→ **TASK GOAL**
Take every line from the listing below that contains "cfgData".

→ **EXTRACTED ENTRIES**
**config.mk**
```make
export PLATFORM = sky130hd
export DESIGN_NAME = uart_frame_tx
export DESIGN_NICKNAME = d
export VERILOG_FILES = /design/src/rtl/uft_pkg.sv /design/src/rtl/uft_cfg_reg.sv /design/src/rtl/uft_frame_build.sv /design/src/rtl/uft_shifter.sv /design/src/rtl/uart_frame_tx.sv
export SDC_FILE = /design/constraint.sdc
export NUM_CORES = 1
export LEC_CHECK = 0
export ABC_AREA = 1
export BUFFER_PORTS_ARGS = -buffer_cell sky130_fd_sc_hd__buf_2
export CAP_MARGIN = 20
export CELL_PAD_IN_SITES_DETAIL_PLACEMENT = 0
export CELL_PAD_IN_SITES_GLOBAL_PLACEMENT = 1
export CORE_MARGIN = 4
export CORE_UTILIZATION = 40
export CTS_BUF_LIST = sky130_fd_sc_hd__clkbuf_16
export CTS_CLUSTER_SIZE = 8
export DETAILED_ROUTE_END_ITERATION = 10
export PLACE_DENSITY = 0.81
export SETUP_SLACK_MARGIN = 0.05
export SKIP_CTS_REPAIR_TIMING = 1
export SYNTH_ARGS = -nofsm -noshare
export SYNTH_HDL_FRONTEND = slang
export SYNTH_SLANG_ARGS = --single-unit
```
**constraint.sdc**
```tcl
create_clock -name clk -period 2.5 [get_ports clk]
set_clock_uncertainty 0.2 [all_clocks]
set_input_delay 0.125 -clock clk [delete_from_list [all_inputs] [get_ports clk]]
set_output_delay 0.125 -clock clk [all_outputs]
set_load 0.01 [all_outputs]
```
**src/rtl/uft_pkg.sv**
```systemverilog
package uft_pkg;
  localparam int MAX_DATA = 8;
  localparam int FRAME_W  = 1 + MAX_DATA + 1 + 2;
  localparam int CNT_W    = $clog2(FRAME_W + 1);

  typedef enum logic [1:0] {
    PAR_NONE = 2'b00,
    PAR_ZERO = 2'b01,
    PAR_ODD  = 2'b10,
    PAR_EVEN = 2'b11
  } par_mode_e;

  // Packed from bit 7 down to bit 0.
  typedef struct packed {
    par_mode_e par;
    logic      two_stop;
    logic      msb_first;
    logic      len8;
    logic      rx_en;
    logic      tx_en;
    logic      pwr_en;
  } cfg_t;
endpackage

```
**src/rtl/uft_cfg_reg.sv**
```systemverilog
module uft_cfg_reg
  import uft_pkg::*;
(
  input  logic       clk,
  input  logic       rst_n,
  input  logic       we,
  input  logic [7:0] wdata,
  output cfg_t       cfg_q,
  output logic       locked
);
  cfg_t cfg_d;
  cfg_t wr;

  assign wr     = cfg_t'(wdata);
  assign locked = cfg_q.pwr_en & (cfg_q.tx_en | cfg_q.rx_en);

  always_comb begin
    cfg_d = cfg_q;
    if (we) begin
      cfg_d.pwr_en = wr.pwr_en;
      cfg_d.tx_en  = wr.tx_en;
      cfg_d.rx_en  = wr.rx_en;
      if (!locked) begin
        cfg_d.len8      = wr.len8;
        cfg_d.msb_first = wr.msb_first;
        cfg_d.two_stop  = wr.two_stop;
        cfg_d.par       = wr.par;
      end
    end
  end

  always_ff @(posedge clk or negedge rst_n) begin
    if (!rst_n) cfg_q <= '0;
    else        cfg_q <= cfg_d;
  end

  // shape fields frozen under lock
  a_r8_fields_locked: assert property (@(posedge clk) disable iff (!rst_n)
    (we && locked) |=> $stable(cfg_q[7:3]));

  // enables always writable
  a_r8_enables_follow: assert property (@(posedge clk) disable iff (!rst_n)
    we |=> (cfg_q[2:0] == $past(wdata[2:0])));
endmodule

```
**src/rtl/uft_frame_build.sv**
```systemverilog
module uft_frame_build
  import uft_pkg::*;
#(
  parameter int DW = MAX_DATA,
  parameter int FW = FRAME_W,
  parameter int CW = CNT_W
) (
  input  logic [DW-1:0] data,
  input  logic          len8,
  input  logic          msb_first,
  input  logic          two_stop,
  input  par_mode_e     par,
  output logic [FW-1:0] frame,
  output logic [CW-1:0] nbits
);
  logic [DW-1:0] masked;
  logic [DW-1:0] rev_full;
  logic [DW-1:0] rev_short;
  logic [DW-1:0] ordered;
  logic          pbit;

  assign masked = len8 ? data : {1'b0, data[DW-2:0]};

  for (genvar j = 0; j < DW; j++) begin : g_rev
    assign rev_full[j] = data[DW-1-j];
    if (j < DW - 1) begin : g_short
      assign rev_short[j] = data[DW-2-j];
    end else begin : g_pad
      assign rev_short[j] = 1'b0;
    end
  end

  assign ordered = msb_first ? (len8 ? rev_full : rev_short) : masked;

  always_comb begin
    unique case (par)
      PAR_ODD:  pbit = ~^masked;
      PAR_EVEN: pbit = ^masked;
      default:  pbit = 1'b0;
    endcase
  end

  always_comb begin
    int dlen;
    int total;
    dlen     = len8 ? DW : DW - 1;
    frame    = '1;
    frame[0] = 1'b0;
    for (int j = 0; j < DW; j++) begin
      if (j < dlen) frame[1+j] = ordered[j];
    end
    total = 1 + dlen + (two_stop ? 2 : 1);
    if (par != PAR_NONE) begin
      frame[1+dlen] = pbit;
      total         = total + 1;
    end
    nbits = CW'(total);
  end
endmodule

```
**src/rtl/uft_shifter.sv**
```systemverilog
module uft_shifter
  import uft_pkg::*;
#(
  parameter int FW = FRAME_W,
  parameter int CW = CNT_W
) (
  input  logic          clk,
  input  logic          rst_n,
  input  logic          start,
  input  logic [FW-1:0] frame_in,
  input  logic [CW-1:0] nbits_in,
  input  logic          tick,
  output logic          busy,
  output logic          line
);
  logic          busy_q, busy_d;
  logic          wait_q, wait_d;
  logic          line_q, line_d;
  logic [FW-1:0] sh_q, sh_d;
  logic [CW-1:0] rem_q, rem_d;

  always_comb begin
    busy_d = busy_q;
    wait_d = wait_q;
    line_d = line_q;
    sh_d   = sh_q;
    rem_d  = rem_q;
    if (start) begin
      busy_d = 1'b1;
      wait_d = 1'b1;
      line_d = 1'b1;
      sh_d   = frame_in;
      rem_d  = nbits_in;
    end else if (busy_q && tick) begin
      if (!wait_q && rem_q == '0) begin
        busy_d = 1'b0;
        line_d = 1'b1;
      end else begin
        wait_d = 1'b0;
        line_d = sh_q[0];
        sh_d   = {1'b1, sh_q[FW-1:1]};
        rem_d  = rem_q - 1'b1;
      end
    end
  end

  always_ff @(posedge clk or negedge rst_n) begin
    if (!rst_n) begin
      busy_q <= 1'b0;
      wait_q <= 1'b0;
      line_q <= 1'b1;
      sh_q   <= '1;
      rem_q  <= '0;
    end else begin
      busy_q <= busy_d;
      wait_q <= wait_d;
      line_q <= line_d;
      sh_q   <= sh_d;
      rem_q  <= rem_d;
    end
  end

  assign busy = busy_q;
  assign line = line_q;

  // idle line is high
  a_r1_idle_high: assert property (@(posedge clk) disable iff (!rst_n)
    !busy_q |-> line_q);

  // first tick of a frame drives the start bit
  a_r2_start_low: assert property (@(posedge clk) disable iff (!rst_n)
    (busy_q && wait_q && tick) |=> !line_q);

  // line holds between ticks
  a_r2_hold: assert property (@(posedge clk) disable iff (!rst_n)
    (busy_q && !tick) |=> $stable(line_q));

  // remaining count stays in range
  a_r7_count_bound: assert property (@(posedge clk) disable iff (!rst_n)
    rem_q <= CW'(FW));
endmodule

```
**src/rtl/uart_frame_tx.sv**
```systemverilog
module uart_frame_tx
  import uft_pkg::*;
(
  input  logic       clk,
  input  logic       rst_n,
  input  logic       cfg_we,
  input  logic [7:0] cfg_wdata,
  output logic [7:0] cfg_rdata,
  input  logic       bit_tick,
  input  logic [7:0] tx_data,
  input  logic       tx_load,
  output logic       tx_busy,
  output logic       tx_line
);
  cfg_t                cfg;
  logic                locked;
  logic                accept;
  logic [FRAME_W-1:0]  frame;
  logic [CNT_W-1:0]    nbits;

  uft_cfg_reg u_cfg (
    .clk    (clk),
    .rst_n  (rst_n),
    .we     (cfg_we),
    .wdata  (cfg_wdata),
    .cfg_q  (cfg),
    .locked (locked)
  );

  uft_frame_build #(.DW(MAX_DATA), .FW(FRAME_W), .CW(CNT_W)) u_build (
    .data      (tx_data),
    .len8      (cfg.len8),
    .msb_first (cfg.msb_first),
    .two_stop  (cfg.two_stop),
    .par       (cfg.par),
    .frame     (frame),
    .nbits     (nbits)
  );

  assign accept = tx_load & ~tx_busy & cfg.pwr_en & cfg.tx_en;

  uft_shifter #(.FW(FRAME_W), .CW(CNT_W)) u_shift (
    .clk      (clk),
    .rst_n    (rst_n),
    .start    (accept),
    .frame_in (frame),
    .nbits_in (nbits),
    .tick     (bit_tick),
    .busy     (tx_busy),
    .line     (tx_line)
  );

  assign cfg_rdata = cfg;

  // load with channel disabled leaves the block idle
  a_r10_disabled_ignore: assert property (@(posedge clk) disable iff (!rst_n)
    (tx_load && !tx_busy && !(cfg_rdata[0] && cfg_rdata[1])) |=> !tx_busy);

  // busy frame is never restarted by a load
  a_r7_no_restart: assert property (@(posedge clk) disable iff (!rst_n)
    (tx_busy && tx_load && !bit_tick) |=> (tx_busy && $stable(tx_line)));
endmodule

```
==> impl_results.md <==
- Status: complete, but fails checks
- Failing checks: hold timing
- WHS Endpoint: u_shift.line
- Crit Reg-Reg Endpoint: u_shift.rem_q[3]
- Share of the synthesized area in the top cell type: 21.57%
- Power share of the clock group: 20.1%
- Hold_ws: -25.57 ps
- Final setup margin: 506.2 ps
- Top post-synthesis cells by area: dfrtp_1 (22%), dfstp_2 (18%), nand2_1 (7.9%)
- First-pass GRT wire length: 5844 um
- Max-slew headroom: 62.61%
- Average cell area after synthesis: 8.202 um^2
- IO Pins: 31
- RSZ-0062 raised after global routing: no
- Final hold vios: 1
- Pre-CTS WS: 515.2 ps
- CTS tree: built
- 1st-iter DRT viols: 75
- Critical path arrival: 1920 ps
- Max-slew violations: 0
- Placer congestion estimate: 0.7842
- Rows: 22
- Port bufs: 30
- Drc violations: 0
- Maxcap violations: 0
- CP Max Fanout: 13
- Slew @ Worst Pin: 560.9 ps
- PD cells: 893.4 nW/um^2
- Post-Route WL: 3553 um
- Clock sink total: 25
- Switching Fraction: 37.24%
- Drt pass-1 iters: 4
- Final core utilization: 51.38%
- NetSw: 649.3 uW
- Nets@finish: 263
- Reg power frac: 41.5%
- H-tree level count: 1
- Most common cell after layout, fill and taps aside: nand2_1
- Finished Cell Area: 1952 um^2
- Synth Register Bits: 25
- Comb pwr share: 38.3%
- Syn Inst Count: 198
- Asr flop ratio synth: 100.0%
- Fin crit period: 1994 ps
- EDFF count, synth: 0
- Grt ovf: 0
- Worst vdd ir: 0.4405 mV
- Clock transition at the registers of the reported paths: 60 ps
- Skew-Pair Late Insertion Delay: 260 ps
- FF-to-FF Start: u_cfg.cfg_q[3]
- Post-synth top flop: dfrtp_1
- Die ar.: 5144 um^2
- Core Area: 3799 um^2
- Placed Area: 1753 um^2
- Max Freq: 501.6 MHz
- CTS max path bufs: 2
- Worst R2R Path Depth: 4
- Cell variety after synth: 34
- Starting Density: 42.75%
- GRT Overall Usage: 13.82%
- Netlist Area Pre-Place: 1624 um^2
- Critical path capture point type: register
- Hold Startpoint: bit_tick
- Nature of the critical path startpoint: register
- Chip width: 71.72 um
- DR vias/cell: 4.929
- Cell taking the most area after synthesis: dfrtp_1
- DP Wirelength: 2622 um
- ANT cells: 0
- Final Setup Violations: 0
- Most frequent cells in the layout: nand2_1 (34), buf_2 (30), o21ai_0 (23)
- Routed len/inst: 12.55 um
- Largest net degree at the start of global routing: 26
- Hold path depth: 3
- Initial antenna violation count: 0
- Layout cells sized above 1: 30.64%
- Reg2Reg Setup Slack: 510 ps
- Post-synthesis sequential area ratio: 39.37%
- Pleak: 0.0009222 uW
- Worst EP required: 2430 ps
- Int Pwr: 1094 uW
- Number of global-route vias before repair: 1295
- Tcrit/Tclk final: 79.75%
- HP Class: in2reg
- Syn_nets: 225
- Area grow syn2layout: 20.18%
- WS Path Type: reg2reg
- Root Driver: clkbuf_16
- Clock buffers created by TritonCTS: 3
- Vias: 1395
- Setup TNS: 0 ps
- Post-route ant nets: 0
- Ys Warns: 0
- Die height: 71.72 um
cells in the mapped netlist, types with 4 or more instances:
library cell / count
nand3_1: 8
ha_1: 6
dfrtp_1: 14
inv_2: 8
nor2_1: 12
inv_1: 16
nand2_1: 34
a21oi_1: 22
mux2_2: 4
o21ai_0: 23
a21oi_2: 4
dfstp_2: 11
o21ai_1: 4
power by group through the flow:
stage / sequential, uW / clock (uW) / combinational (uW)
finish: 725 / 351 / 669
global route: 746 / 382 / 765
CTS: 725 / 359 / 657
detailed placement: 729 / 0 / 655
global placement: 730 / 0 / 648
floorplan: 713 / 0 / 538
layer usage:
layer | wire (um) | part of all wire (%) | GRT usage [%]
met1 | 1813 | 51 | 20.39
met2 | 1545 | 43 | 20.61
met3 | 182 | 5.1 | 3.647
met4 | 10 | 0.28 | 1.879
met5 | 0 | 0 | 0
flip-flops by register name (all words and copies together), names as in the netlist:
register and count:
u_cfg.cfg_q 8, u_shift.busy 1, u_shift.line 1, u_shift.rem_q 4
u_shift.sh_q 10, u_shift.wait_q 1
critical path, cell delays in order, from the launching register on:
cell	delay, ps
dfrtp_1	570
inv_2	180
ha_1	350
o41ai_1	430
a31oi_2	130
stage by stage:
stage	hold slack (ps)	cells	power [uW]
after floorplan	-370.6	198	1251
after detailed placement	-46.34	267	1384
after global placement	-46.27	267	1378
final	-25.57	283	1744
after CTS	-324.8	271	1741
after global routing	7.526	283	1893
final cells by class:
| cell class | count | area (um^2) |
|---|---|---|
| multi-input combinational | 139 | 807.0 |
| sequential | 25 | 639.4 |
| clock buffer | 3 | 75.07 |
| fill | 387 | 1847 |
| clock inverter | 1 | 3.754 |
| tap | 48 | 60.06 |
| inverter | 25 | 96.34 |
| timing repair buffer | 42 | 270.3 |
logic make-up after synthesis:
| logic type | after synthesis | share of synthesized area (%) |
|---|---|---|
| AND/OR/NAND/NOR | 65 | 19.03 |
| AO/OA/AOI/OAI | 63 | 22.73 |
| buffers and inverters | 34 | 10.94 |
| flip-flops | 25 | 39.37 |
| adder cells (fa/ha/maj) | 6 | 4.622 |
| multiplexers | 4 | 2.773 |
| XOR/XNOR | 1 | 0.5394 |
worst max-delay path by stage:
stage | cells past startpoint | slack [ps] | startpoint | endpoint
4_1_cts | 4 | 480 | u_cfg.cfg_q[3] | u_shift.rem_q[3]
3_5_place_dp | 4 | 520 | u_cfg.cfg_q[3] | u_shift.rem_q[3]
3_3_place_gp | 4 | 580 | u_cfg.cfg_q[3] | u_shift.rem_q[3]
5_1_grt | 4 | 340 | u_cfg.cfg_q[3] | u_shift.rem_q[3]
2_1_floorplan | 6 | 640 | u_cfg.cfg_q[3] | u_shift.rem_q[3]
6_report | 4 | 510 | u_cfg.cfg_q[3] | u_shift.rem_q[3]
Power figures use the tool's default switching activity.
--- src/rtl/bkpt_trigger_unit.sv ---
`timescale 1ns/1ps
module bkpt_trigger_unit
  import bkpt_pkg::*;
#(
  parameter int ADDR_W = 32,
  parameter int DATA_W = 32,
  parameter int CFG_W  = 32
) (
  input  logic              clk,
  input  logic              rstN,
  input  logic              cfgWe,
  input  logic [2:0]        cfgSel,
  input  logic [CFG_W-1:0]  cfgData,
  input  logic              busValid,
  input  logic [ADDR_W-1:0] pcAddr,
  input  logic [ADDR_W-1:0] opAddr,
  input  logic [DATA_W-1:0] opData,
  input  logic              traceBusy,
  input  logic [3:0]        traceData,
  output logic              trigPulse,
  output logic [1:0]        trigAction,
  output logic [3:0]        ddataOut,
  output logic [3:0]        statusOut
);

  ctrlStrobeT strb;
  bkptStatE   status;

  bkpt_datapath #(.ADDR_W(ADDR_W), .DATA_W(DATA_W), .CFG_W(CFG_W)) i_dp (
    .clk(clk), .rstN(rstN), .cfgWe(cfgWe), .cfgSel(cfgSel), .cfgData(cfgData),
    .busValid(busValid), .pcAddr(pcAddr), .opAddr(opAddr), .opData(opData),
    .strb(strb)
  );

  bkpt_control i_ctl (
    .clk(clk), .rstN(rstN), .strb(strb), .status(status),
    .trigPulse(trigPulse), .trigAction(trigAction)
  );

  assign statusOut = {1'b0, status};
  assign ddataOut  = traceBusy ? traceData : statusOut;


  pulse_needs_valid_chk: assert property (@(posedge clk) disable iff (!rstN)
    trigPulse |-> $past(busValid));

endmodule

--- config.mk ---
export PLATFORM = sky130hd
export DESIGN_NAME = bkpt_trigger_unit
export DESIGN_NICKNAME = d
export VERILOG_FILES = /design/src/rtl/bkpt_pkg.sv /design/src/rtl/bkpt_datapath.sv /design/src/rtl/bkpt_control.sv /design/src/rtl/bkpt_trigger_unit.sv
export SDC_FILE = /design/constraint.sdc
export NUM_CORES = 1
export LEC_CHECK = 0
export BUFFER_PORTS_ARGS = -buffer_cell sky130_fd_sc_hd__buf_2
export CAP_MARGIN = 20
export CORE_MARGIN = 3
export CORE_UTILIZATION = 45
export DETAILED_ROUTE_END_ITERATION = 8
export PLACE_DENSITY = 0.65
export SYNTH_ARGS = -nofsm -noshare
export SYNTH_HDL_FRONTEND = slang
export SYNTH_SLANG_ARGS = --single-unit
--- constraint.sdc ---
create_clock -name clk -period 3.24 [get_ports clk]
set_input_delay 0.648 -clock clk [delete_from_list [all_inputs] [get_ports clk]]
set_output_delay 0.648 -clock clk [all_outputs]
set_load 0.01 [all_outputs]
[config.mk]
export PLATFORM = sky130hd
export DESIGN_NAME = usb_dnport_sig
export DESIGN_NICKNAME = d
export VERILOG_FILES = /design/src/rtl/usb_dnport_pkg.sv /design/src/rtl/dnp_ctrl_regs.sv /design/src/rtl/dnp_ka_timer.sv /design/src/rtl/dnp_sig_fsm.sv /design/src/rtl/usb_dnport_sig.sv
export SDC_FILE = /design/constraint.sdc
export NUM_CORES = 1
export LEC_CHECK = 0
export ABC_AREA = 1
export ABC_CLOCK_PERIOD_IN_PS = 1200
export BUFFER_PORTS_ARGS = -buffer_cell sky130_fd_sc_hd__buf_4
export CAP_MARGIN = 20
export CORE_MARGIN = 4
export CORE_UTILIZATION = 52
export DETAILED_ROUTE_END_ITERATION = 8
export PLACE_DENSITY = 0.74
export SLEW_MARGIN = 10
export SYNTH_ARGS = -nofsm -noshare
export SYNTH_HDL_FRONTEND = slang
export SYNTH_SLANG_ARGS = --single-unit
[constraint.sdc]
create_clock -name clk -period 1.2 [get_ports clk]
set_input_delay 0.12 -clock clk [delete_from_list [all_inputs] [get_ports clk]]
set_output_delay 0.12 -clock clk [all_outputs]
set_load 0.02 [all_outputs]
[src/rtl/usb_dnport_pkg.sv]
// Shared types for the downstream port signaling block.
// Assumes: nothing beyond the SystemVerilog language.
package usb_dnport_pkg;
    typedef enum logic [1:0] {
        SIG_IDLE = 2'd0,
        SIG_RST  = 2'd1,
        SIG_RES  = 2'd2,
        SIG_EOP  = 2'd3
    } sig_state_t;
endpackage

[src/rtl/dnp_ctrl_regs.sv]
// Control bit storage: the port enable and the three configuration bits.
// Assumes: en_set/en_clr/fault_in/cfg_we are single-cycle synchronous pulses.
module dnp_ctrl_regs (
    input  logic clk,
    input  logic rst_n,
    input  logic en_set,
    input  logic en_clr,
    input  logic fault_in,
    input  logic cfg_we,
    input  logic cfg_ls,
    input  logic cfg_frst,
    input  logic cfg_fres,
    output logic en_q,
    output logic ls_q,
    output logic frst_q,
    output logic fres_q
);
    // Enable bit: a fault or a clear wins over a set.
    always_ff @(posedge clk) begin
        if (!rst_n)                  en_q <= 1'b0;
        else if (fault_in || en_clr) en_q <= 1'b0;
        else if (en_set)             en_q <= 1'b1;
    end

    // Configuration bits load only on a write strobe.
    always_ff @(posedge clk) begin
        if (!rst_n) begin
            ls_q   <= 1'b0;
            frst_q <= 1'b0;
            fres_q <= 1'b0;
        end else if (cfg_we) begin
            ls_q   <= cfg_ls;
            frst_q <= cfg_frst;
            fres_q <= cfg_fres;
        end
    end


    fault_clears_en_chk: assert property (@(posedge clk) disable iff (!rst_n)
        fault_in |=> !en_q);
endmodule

→ **EXERCISE SOLUTION**
  input  logic [CFG_W-1:0]  cfgData,
    .clk(clk), .rstN(rstN), .cfgWe(cfgWe), .cfgSel(cfgSel), .cfgData(cfgData),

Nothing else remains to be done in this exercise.